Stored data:
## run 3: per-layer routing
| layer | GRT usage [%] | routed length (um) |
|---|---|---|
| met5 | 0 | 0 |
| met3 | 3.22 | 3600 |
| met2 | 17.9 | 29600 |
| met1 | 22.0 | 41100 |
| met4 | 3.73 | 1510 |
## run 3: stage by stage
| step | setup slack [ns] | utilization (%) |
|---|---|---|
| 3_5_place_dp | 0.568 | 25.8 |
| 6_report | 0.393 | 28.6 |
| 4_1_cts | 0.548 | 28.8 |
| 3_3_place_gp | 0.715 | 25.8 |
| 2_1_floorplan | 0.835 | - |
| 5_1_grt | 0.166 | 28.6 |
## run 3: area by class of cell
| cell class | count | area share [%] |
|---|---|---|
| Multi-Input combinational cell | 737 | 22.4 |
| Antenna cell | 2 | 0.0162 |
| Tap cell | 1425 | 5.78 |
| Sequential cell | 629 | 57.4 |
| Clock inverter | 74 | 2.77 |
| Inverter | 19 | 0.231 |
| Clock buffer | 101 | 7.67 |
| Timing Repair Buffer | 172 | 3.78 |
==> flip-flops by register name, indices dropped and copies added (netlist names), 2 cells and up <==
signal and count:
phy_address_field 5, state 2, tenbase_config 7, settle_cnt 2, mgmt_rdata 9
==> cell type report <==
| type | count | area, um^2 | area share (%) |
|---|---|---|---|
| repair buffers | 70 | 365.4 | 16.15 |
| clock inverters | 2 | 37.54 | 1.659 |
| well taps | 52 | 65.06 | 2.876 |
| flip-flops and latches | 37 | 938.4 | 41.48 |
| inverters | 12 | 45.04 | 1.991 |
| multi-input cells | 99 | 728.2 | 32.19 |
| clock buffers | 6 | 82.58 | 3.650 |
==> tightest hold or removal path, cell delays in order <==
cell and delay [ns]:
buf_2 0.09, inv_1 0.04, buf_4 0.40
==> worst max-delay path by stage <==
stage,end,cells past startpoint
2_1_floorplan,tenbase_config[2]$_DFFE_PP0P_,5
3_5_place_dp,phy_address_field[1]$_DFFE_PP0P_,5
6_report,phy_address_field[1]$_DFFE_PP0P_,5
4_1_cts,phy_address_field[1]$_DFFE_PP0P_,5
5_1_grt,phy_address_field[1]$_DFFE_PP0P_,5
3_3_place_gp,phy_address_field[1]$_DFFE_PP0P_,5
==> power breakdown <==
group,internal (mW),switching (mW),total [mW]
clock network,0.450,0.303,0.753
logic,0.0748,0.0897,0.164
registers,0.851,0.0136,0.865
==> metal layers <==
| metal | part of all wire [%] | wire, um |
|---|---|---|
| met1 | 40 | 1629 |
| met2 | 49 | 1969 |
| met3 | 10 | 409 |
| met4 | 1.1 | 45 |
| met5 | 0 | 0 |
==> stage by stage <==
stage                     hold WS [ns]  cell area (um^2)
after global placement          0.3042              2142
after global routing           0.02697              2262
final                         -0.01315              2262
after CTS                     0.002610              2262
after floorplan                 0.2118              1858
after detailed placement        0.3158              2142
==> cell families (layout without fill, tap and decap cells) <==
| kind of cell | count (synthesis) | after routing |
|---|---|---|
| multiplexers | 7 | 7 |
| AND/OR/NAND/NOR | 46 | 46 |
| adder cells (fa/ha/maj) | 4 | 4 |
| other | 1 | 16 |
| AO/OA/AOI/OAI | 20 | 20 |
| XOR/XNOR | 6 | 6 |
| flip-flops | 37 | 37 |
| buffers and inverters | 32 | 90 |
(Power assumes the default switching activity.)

**What to do**
Your answer should consist solely of the lines above from the line with "stage,end,cells past startpoint" to the line with "met3 | 10 | 409 |", both included, reproduced exactly.

**Your solution**
stage,end,cells past startpoint
2_1_floorplan,tenbase_config[2]$_DFFE_PP0P_,5
3_5_place_dp,phy_address_field[1]$_DFFE_PP0P_,5
6_report,phy_address_field[1]$_DFFE_PP0P_,5
4_1_cts,phy_address_field[1]$_DFFE_PP0P_,5
5_1_grt,phy_address_field[1]$_DFFE_PP0P_,5
3_3_place_gp,phy_address_field[1]$_DFFE_PP0P_,5
==> power breakdown <==
group,internal (mW),switching (mW),total [mW]
clock network,0.450,0.303,0.753
logic,0.0748,0.0897,0.164
registers,0.851,0.0136,0.865
==> metal layers <==
| metal | part of all wire [%] | wire, um |
|---|---|---|
| met1 | 40 | 1629 |
| met2 | 49 | 1969 |
| met3 | 10 | 409 |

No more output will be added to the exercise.